London Premier: Volcano + ScreenTalk

Ukraine/Germany/Monaco 2018 Dir Roman Bondarchuk 104 min.

A military interpreter becomes stranded in a small southern Ukrainian steppe town in Roman Bondarchuk’s brilliant, surreal black comedy.

Set in the visually astonishing borderlands of Southern Ukraine, this multi award-winning dark comedy stars Serhiy Stepansky as city boy Lukas, an interpreter from the OSCE (Organisation for Security and Co-operation in Europe). Having been abandoned by his co-workers, Lukas seeks shelter with Vova (Viktor Zhdanov), a colourful local. Lukas gradually sheds his preconceptions about rural life and finds a new, unexpected happiness in this wild corner of Ukraine.

From its stunning opening visual to its painterly images of the Ukrainian countryside, Volcano is a unique, Kafkaesque love letter to a region seldom explored in cinema. Roman Bondarchuk’s fiction debut is a triumph with hints of David Lynch’s surrealism and Emir Kusturica’s bawdiness – though the vision is very much Bondarchuk’s own.

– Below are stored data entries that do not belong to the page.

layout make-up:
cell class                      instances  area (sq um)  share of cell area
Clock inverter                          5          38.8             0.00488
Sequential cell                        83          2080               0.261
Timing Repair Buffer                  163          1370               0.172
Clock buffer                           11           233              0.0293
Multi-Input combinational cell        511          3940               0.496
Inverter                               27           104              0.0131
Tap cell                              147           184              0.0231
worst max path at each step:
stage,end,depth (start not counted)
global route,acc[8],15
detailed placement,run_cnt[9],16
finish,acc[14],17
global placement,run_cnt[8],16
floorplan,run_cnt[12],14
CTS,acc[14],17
[src/rtl/pixel_tick_gen.sv]
// Pixel-rate enable: one-clk tick every DIV system clocks (DIV >= 2).
module pixel_tick_gen #(
  parameter int unsigned DIV = 4
) (
  input  logic clk,
  input  logic rst,
  output logic tick
);

  localparam int unsigned CW = (DIV > 1) ? $clog2(DIV) : 1;
  localparam logic [CW-1:0] LAST = CW'(DIV - 1);

  logic [CW-1:0] div_cnt;

  always_ff @(posedge clk) begin
    if (rst) begin
      div_cnt <= '0;
    end else if (div_cnt == LAST) begin
      div_cnt <= '0;
    end else begin
      div_cnt <= div_cnt + CW'(1);
    end
  end

  assign tick = (div_cnt == LAST);

endmodule

[src/rtl/vga_scan_controller.sv]
// VGA raster scanner: drives x/y to the pixel encoder and registers sync, blank and colour.
module vga_scan_controller
  import vga_pkg::*;
#(
  parameter int unsigned DIV    = 4,
  parameter logic [11:0] FG_RGB = 12'hFFF,
  parameter logic [11:0] BG_RGB = 12'h000
) (
  input  logic        clk,
  input  logic        rst,
  input  logic        px_data,
  output logic [10:0] x,
  output logic [10:0] y,
  output logic        hsync,
  output logic        vsync,
  output logic [11:0] rgb,
  output logic        blank,
  output logic        frame_start
);

  logic tick;
  logic x_wrap;
  logic y_wrap;
  logic active;

  pixel_tick_gen #(.DIV(DIV)) u_tick (
    .clk  (clk),
    .rst  (rst),
    .tick (tick)
  );

  always_comb begin
    x_wrap = (x == H_LAST);
    y_wrap = (y == V_LAST);
    active = in_active(x, y);
  end

  always_ff @(posedge clk) begin
    if (rst) begin
      x <= '0;
      y <= '0;
    end else if (tick) begin
      if (x_wrap) begin
        x <= '0;
        y <= y_wrap ? '0 : y + coord_t'(1);
      end else begin
        x <= x + coord_t'(1);
      end
    end
  end

  // Video decode uses the pre-increment x/y, so outputs trail the coordinate by one pixel.
  always_ff @(posedge clk) begin
    if (rst) begin
      hsync       <= 1'b1;
      vsync       <= 1'b1;
      blank       <= 1'b1;
      rgb         <= '0;
      frame_start <= 1'b0;
    end else begin
      frame_start <= tick && x_wrap && y_wrap;
      if (tick) begin
        hsync <= !in_hsync(x);
        vsync <= !in_vsync(y);
        blank <= !active;
        rgb   <= active ? (px_data ? FG_RGB : BG_RGB) : '0;
      end
    end
  end

endmodule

“I discovered the unique universe of the south Ukrainian steppe through my wife’s uncle, Vova, who lived there and who was constantly coming up with crazy business ideas. Once, he suggested to dig up the bones from German soldiers from the Second World War in his garden and sell them to the relatives in Germany. This seemed so absurd to me that I decided to follow him with a camera to get a better understanding of his life and the area where he lived.

In this deserted land, during a very dramatic moment of history in my country, I found a wild and forgotten place of anarchy; a new provincial order, where people live their own lives, some of them even without any documents or connection to the state. Living in the city, it is hard to imagine a magical place like this, where people still see mirages, with local feudals, private security groups on watermelon fields and checkpoints in the middle of nowhere exists.

I wanted to find out why people stay there, what keeps them from leaving? And is it possible to find yourself or at least survive there?” – Director’s statement.